What is needed.
Using the line that contains "met4 | 11 | 0 | 3.830 | 0.57" as the first line and the last line of the data as the final one, give every line in that range again exactly.

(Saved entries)
<file path="src/rtl/sync_event_arbiter_if.sv">
// Event grant channel between sync_event_arbiter and its single downstream consumer.
// Valid/ready: the master raises evt_valid_o and holds evt_valid_o/evt_idx_o stable until a
// clock edge where evt_ready_i is also high; that edge is the transfer. Ready is ignored while valid is low.
interface sync_event_arbiter_if #(
    parameter int IDX_WIDTH = 2
) ();
    logic                 evt_valid_o;
    logic [IDX_WIDTH-1:0] evt_idx_o;
    logic                 evt_ready_i;

    modport master (output evt_valid_o, output evt_idx_o, input evt_ready_i);
    modport slave  (input evt_valid_o, input evt_idx_o, output evt_ready_i);
endinterface

</file>
<file path="src/rtl/sync_event_arbiter.sv">
// Turns synchronized source levels into pending events and grants them one at a time,
// round-robin, over a valid/ready channel; repeated events on a still-pending source flag overflow.
module sync_event_arbiter #(
    parameter int DLY       = 1,
    parameter int REQ_NUM   = 4,
    parameter int IDX_WIDTH = 2,
    parameter int EDGE_MODE = 0
) (
    input  logic                 clk_i,
    input  logic                 rst_n_i,
    input  logic [REQ_NUM-1:0]   sync_lvl_i,
    sync_event_arbiter_if.master evt_if,
    output logic [REQ_NUM-1:0]   ovf_o,
    input  logic [REQ_NUM-1:0]   ovf_clr_i,
    output logic                 busy_o,
    output logic                 dbg_state_o
);

    if (REQ_NUM < 2) begin : g_bad_req_num
        $error("REQ_NUM must be at least 2");
    end
    if ((2 ** IDX_WIDTH) < REQ_NUM) begin : g_bad_idx_width
        $error("IDX_WIDTH too narrow for REQ_NUM");
    end
    // DLY is accepted for compatibility with the synchronizer bank; flops are modeled without delay.
    if (DLY < 0) begin : g_bad_dly
        $error("DLY must be non-negative");
    end

    typedef enum logic [0:0] {S_IDLE = 1'b0, S_GRANT = 1'b1} state_t;

    state_t               state_q;
    logic [REQ_NUM-1:0]   prev_q;
    logic [REQ_NUM-1:0]   pend_q;
    logic [REQ_NUM-1:0]   ovf_q;
    logic [IDX_WIDTH-1:0] ptr_q;
    logic                 evt_valid_q;
    logic [IDX_WIDTH-1:0] evt_idx_q;

    logic [REQ_NUM-1:0]   evt;
    logic [REQ_NUM-1:0]   clr_vec;
    logic [REQ_NUM-1:0]   pend_d;
    logic [REQ_NUM-1:0]   ovf_d;
    logic                 accept;
    logic                 pick_found;
    logic [IDX_WIDTH-1:0] pick_idx;

    always_comb begin
        case (EDGE_MODE)
            1:       evt = ~sync_lvl_i & prev_q;
            2:       evt = sync_lvl_i ^ prev_q;
            default: evt = sync_lvl_i & ~prev_q;
        endcase
    end

    assign accept = evt_valid_q & evt_if.evt_ready_i;

    // A new event in the same cycle as the accept is kept, so set dominates clear on pend.
    always_comb begin
        clr_vec = '0;
        for (int k = 0; k < REQ_NUM; k++) begin
            clr_vec[k] = accept && (evt_idx_q == IDX_WIDTH'(k));
        end
        pend_d = (pend_q & ~clr_vec) | evt;
        ovf_d  = (ovf_q & ~ovf_clr_i) | (evt & pend_q & ~clr_vec);
    end

    // First pending source at or above ptr, wrapping past REQ_NUM-1 back to 0.
    always_comb begin
        int j;
        pick_found = 1'b0;
        pick_idx   = '0;
        j          = 0;
        for (int i = 0; i < REQ_NUM; i++) begin
            j = int'(ptr_q) + i;
            if (j >= REQ_NUM) j = j - REQ_NUM;
            if (!pick_found && pend_q[j]) begin
                pick_found = 1'b1;
                pick_idx   = IDX_WIDTH'(j);
            end
        end
    end

    always_ff @(posedge clk_i or negedge rst_n_i) begin
        if (!rst_n_i) begin
            state_q     <= S_IDLE;
            prev_q      <= '0;
            pend_q      <= '0;
            ovf_q       <= '0;
            ptr_q       <= '0;
            evt_valid_q <= 1'b0;
            evt_idx_q   <= '0;
        end else begin
            prev_q <= sync_lvl_i;
            pend_q <= pend_d;
            ovf_q  <= ovf_d;
            case (state_q)
                S_IDLE: begin
                    if (pick_found) begin
                        evt_idx_q   <= pick_idx;
                        evt_valid_q <= 1'b1;
                        state_q     <= S_GRANT;
                    end
                end
                S_GRANT: begin
                    if (evt_if.evt_ready_i) begin
                        evt_valid_q <= 1'b0;
                        state_q     <= S_IDLE;
                        if (evt_idx_q == IDX_WIDTH'(REQ_NUM - 1)) ptr_q <= '0;
                        else ptr_q <= evt_idx_q + IDX_WIDTH'(1);
                    end
                end
                default: state_q <= S_IDLE;
            endcase
        end
    end

    assign evt_if.evt_valid_o = evt_valid_q;
    assign evt_if.evt_idx_o   = evt_idx_q;
    assign ovf_o              = ovf_q;
    assign busy_o             = (|pend_q) | evt_valid_q;
    assign dbg_state_o        = state_q;

endmodule

</file>
<file path="src/flat_wrapper.sv">
// flat-port wrapper written by rule: the top's interface ports become plain ports
module sync_event_arbiter_flat 
#(
    parameter int DLY       = 1,
    parameter int REQ_NUM   = 4,
    parameter int IDX_WIDTH = 2,
    parameter int EDGE_MODE = 0
)
  (clk_i, rst_n_i, sync_lvl_i, ovf_o, ovf_clr_i, busy_o, dbg_state_o, evt_if_evt_valid_o, evt_if_evt_idx_o, evt_if_evt_ready_i);
  sync_event_arbiter_if #(.IDX_WIDTH(IDX_WIDTH)) evt_if_i ();
  input  logic clk_i;
  input  logic rst_n_i;
  input  logic [REQ_NUM-1:0] sync_lvl_i;
  output logic [REQ_NUM-1:0] ovf_o;
  input  logic [REQ_NUM-1:0] ovf_clr_i;
  output logic busy_o;
  output logic dbg_state_o;
  output wire logic [$bits(evt_if_i.evt_valid_o)-1:0] evt_if_evt_valid_o;
  output wire logic [$bits(evt_if_i.evt_idx_o)-1:0] evt_if_evt_idx_o;
  input wire logic [$bits(evt_if_i.evt_ready_i)-1:0] evt_if_evt_ready_i;
  assign evt_if_evt_valid_o = evt_if_i.evt_valid_o;
  assign evt_if_evt_idx_o = evt_if_i.evt_idx_o;
  assign evt_if_i.evt_ready_i = evt_if_evt_ready_i;
  sync_event_arbiter #(.DLY(DLY), .REQ_NUM(REQ_NUM), .IDX_WIDTH(IDX_WIDTH), .EDGE_MODE(EDGE_MODE)) u_core (.clk_i(clk_i), .rst_n_i(rst_n_i), .sync_lvl_i(sync_lvl_i), .evt_if(evt_if_i), .ovf_o(ovf_o), .ovf_clr_i(ovf_clr_i), .busy_o(busy_o), .dbg_state_o(dbg_state_o));
endmodule
</file>
<file path="config.mk">
export PLATFORM = sky130hd
export DESIGN_NAME = sync_event_arbiter_flat
export DESIGN_NICKNAME = d
export VERILOG_FILES = /design/src/rtl/sync_event_arbiter_if.sv /design/src/rtl/sync_event_arbiter.sv /design/src/flat_wrapper.sv
export SDC_FILE = /design/constraint.sdc
export NUM_CORES = 1
export LEC_CHECK = 0
export ABC_AREA = 1
export CAP_MARGIN = 20
export CORE_MARGIN = 3
export CORE_UTILIZATION = 45
export DETAILED_ROUTE_END_ITERATION = 6
export GPL_ROUTABILITY_DRIVEN = 0
export GPL_TIMING_DRIVEN = 0
export PLACE_DENSITY = 0.72
export SYNTH_ARGS = -nofsm -noshare
export SYNTH_HDL_FRONTEND = slang
export SYNTH_SLANG_ARGS = --single-unit
</file>
<file path="constraint.sdc">
create_clock -name clk_i -period 1.85 [get_ports clk_i]
set_clock_uncertainty 0.1 [all_clocks]
set_input_delay 0.185 -clock clk_i [delete_from_list [all_inputs] [get_ports clk_i]]
set_output_delay 0.185 -clock clk_i [all_outputs]
set_load 0.1 [all_outputs]
</file>
==> results of run 1 <==
## cell families (layout without fill, tap and decap cells)
family	Yosys count	after routing	share of synthesized area [%]
flops	18	18	46.81
fa+ha+maj	4	4	5.202
buf+inv	23	46	9.753
compound gates	7	7	4.420
simple gates	78	78	33.81
## cells in the final DEF, fill, tap and decap left out, drive strengths merged
master         count
a21oi              1
buf                2
clkbuf             6
clkdlybuf4s15      2
clkdlybuf4s50     10
dfrtp             18
dlygate4sd2        4
ha                 4
inv               22
nand2             58
nand3             10
nand4              2
nor2               8
o21ai              1
o22ai              4
o31ai              1
## flip-flops by register name, indices dropped and copies added, names as in the netlist
register,count
u_core.evt_if.evt_valid_o,1
u_core.prev_q,4
u_core.dbg_state_o,1
u_core.evt_if.evt_idx_o,2
u_core.ovf_o,4
u_core.ptr_q,2
u_core.pend_q,4
## layer usage
metal | wire [microns] | vias up | GRT usage [%] | share of wire, %
li1 | - | 443 | - | -
met1 | 885 | 390 | 21.36 | 46
met5 | 0 | - | 0 | 0
met2 | 999 | 15 | 29.50 | 51
met4 | 11 | 0 | 3.830 | 0.57
met3 | 43 | 2 | 1.709 | 2.2
## power by group through the flow
stage | clock network [uW] | registers, uW | logic [uW]
5_1_grt | 252 | 601 | 1150
3_3_place_gp | 0 | 588 | 1040
4_1_cts | 242 | 585 | 1050
2_1_floorplan | 0 | 898 | 511
3_5_place_dp | 0 | 594 | 1070
6_report | 234 | 585 | 1050
## per-stage QoR
stage | power, uW | util (%) | hold WS [ns]
after floorplan | 1409 | - | -0.2106
after global placement | 1623 | 59.31 | 0.3919
after detailed placement | 1663 | 59.31 | 0.3982
after CTS | 1880 | 61.00 | 0.2532
after global routing | 2005 | 60.25 | 0.2647
final | 1865 | 60.25 | 0.2390
## worst paths after layout
check,endpoint,slack (ns),cells past startpoint
setup / recovery,ovf_o[3],0.06,1
hold / removal,u_core.ptr_q[0],0.24,1
setup reg to reg,u_core.evt_if.evt_idx_o[0],0.48,10
hold reg to reg,u_core.pend_q[3],0.41,3
max in group asynchronous,u_core.evt_if.evt_valid_o,0.89,1
min in group clk_i,u_core.prev_q[3],0.26,1
## what timing repair did
item | in CTS | in global routing
endpoints found under the setup margin | 9 | 3
gates cloned | 0 | 0
gates resized for setup | 16 | 5
hold endpoints to repair | 0 | 0
## final cells by class
cell class	count	area [sq um]
inverter	22	82.58
clock buffer	4	36.28
multi-input combinational	89	417.9
sequential	18	451.7
buffer	1	11.26
fill	195	795.8
tap	27	33.78
timing repair buffer	19	172.7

Answer section.
met4 | 11 | 0 | 3.830 | 0.57
met3 | 43 | 2 | 1.709 | 2.2
## power by group through the flow
stage | clock network [uW] | registers, uW | logic [uW]
5_1_grt | 252 | 601 | 1150
3_3_place_gp | 0 | 588 | 1040
4_1_cts | 242 | 585 | 1050
2_1_floorplan | 0 | 898 | 511
3_5_place_dp | 0 | 594 | 1070
6_report | 234 | 585 | 1050
## per-stage QoR
stage | power, uW | util (%) | hold WS [ns]
after floorplan | 1409 | - | -0.2106
after global placement | 1623 | 59.31 | 0.3919
after detailed placement | 1663 | 59.31 | 0.3982
after CTS | 1880 | 61.00 | 0.2532
after global routing | 2005 | 60.25 | 0.2647
final | 1865 | 60.25 | 0.2390
## worst paths after layout
check,endpoint,slack (ns),cells past startpoint
setup / recovery,ovf_o[3],0.06,1
hold / removal,u_core.ptr_q[0],0.24,1
setup reg to reg,u_core.evt_if.evt_idx_o[0],0.48,10
hold reg to reg,u_core.pend_q[3],0.41,3
max in group asynchronous,u_core.evt_if.evt_valid_o,0.89,1
min in group clk_i,u_core.prev_q[3],0.26,1
## what timing repair did
item | in CTS | in global routing
endpoints found under the setup margin | 9 | 3
gates cloned | 0 | 0
gates resized for setup | 16 | 5
hold endpoints to repair | 0 | 0
## final cells by class
cell class	count	area [sq um]
inverter	22	82.58
clock buffer	4	36.28
multi-input combinational	89	417.9
sequential	18	451.7
buffer	1	11.26
fill	195	795.8
tap	27	33.78
timing repair buffer	19	172.7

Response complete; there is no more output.